Gegen die Einsamkeit

Diakoniewerk „verkuppelt“ Ältere und Alltagshelfer

Der richtige Helfer zur richtigen Zeit am richtigen Ort - so wird auf der Allfred-Internetseite das Angebot beschrieben, das älteren Menschen den Alltag erleichtern soll. Allfred - ein Kunstwort aus den Begriffen Alltag, Freizeit und Dienstleistung - ist eine Entwicklung des Evangelischen Diakoniewerks und zählt 102 Helfer.

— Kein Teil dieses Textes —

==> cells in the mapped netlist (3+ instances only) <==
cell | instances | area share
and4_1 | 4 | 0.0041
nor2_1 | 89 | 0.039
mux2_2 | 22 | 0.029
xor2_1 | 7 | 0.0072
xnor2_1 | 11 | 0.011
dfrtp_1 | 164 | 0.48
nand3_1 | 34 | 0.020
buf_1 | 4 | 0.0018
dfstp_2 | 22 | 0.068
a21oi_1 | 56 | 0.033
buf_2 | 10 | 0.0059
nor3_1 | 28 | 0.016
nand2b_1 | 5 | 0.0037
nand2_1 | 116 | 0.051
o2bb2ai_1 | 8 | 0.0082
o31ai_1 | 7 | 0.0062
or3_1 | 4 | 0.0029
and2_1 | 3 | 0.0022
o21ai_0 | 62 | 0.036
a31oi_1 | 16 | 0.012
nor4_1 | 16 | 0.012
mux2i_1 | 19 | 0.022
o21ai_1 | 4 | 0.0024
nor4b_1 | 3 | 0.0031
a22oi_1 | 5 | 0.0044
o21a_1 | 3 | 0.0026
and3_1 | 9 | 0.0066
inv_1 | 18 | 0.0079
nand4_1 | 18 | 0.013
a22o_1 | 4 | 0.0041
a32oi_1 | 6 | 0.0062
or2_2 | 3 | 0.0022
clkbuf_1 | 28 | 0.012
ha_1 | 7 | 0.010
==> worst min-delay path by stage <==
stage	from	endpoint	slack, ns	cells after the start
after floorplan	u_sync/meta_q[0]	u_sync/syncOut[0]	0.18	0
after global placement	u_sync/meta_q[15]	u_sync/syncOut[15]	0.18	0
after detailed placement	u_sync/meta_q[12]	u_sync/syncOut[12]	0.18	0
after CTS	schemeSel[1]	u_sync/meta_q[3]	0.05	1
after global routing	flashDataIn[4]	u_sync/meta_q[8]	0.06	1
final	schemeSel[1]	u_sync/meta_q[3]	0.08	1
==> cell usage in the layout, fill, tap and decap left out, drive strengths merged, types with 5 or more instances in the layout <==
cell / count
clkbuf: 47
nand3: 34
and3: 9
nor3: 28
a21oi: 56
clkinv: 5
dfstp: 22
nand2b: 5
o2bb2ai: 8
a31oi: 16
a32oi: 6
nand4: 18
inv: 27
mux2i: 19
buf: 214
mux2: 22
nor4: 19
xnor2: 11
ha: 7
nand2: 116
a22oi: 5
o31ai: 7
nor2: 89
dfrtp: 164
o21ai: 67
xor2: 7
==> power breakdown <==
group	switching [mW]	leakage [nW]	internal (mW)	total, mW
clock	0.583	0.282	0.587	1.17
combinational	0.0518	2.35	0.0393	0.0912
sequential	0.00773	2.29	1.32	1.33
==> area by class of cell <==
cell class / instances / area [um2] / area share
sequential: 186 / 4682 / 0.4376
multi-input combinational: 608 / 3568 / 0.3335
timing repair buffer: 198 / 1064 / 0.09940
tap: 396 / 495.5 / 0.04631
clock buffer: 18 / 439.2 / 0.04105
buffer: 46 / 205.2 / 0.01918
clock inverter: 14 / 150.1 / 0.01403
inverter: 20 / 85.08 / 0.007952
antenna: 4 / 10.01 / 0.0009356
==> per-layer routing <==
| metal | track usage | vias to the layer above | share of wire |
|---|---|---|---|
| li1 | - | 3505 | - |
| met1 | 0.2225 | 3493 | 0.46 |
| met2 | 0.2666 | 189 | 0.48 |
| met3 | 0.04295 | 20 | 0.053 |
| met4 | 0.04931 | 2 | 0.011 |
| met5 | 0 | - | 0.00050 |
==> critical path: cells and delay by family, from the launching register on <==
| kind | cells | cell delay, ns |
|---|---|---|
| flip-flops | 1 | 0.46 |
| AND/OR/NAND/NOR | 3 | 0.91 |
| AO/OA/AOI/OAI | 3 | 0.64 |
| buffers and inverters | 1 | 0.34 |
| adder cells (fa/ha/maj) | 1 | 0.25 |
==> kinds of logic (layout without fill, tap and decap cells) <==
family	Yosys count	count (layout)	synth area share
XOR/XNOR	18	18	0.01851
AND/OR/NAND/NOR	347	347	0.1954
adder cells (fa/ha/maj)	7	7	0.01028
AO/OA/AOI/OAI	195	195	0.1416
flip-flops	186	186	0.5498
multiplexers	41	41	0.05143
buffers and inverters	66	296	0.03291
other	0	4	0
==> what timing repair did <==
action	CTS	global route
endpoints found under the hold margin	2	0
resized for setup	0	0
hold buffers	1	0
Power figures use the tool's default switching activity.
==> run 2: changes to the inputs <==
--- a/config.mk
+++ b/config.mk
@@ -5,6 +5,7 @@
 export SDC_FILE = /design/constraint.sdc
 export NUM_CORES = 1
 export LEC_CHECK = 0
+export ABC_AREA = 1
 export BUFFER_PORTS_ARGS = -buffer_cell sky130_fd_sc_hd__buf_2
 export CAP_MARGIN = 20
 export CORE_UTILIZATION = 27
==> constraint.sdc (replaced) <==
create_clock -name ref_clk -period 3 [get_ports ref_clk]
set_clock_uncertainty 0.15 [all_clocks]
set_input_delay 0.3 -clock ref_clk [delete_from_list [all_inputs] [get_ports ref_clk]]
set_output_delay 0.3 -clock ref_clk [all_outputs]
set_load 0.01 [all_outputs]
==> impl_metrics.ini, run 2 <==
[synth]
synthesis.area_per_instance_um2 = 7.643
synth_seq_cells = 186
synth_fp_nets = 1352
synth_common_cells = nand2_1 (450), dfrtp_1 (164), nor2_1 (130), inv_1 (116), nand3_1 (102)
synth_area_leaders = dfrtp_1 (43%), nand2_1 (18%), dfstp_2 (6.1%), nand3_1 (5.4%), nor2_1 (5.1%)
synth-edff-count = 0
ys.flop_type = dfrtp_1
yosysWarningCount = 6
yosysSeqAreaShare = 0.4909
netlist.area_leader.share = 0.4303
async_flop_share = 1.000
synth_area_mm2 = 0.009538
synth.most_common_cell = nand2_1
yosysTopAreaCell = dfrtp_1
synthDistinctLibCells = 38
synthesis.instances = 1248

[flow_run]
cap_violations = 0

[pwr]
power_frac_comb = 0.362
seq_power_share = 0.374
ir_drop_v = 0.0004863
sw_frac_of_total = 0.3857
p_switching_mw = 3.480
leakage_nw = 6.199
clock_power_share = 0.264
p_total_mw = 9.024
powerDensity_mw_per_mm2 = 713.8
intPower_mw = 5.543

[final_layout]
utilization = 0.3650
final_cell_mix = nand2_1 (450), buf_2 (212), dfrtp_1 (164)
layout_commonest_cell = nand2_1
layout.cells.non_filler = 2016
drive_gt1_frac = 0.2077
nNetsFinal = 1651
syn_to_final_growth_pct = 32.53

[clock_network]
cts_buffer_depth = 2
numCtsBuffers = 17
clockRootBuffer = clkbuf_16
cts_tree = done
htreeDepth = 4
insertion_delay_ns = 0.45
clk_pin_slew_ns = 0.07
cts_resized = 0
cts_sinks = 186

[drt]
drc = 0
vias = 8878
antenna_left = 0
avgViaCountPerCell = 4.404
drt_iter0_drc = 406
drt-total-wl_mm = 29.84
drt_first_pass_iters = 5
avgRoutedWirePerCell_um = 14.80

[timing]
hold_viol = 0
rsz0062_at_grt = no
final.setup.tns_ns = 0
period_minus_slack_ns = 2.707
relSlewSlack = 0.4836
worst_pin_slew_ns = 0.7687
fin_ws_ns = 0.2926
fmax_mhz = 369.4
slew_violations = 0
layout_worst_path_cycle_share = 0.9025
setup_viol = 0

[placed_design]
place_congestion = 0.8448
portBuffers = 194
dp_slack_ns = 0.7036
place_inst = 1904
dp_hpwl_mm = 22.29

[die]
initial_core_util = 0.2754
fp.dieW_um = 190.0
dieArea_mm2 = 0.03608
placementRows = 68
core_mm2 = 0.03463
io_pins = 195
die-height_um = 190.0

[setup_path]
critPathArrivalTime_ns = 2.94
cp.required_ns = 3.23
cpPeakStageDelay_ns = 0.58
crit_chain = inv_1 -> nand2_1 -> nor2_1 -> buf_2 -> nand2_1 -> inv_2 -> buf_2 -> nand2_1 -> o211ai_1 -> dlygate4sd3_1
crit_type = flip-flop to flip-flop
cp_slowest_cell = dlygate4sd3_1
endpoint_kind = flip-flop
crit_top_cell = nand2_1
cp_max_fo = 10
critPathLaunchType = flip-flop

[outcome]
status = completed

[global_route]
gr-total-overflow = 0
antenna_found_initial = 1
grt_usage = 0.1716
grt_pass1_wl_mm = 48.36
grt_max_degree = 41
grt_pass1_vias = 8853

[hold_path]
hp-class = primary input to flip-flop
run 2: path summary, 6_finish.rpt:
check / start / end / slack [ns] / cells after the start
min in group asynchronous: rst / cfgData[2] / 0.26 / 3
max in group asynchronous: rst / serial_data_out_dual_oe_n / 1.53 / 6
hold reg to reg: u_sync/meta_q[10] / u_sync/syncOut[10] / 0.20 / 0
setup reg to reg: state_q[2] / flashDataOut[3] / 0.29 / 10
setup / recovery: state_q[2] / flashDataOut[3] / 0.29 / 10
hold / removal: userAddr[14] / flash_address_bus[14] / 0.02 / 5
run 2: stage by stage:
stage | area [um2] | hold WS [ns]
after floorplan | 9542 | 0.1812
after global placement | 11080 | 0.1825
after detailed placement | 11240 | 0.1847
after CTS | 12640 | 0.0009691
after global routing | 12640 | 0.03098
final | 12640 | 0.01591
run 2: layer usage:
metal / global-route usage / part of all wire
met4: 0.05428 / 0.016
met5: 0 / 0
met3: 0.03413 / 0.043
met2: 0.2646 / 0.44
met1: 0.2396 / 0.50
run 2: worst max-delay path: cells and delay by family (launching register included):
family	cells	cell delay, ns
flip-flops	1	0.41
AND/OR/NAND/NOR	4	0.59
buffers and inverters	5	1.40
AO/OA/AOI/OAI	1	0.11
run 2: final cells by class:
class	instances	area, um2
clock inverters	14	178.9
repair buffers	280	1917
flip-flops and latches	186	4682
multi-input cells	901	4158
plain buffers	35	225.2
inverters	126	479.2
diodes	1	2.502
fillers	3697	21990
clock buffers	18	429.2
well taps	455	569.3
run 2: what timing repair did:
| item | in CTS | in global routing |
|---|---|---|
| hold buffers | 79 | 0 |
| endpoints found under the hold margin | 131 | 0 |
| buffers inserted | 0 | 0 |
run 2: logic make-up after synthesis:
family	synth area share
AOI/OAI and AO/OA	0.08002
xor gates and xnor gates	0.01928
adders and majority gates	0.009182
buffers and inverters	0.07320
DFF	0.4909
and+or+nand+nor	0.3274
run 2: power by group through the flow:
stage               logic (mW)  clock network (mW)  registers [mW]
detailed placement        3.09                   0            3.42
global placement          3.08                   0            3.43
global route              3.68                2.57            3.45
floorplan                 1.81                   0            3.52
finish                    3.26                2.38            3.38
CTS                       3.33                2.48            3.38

Miteinander kochen, Unterstützung im Haus oder im Garten, Begleitung bei Arztbesuchen, Einkäufen oder Spaziergängen - das sind Dienstleistungen, die die Allfred-Helfer anbieten. „Wir wollen etwas gegen die soziale Vereinsamung tun, Menschen kommen oft aus verschiedensten Gründen nicht mehr aus ihren eigenen vier Wänden“, sagt Daniela Palk, die beim Evangelischen Diakoniewerk in Gallneukirchen für Kompetenzmanagement und Seniorenarbeit verantwortlich ist und auch das Projekt Allfred federführend umsetzte.

„Hemmschwelle ist da“
Das Wirtschaftsministerium förderte bis Ende Juni das Angebot, das heuer auch mit einem Sonderpreis beim oberösterreichischen Erfinder-Award Edison ausgezeichnet wurde. „Wir sind im Großraum Linz tätig“, verrät Palk, die im Allfred-Team Juristen, Controller und auch Kommunikationsspezialisten an einen Tisch brachte. Die Helfer werden genau ausgesucht, die Mitarbeiter des Diakoniewerks führen persönliche Gespräche mit den Kandidaten, bevor sie eingesetzt werden.

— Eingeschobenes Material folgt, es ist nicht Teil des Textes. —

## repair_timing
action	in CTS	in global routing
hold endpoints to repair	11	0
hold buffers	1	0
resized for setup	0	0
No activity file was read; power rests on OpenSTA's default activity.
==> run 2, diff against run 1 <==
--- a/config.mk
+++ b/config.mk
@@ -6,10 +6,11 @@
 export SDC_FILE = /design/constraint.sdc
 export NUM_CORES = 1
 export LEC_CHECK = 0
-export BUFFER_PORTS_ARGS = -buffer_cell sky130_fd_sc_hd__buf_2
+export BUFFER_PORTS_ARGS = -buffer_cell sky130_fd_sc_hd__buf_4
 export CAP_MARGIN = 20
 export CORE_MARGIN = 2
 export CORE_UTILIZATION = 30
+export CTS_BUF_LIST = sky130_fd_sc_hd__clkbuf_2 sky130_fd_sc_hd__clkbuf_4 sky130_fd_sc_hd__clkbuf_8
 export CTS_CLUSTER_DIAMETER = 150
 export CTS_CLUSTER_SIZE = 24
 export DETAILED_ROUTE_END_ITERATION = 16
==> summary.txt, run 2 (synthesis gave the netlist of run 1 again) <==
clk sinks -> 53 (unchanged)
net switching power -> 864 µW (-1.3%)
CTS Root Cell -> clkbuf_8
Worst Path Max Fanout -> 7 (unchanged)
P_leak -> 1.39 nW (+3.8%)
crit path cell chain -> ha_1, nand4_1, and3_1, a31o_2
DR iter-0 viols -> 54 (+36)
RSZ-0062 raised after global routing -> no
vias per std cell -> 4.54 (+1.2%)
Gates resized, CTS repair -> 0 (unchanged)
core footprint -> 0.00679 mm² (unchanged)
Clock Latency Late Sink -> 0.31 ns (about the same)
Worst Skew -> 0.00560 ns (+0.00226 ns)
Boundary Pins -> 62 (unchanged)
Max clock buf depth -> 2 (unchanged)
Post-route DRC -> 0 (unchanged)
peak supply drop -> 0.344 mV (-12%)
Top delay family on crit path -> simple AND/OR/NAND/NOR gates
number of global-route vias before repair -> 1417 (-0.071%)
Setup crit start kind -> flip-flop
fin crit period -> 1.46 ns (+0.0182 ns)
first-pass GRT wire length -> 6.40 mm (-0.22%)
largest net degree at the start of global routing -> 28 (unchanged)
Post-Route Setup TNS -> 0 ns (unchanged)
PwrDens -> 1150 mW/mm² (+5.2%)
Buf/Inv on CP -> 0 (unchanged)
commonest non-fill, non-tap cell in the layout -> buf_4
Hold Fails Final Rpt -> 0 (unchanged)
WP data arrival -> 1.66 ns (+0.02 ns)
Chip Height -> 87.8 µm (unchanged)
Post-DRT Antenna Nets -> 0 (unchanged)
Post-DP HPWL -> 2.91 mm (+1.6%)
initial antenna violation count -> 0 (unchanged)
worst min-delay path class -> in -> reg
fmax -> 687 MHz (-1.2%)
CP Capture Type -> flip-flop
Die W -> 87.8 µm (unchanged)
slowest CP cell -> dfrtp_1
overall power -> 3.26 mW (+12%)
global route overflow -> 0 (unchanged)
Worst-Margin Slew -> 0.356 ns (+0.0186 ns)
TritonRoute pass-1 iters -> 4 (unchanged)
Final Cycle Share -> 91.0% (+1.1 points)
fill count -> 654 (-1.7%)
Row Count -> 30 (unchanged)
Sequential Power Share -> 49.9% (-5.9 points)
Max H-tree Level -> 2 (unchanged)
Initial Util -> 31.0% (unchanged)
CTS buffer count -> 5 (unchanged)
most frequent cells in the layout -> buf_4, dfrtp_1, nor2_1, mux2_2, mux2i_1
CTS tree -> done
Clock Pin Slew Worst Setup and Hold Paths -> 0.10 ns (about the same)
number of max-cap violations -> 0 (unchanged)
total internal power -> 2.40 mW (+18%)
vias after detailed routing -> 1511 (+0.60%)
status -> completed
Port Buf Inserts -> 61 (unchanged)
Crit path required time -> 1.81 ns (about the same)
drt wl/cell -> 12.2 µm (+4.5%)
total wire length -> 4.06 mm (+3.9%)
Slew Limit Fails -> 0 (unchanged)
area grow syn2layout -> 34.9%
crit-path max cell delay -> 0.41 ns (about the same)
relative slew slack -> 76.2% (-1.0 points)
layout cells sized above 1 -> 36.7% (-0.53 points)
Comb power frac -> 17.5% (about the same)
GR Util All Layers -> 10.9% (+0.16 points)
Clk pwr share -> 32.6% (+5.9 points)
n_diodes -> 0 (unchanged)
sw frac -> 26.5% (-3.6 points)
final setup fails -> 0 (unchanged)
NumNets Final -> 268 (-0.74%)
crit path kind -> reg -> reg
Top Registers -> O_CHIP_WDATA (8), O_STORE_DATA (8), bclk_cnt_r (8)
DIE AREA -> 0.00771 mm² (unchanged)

„Uns ist wichtig, dass die Chemie stimmt“, sagt Palk, die feststellt, dass es zwar viele Menschen gibt, die Hilfe suchen, dies aber nicht öffentlich zugeben wollen: „Oft ist eine Hemmschwelle da. Sie schämen sich.“ Das schlägt sich auch in den Zahlen nieder: Derzeit gibt’s 102 Helfer im Pool, aber nur 27 Paare. Der jüngste Kunde ist übrigens 58 Jahre alt, der älteste 96.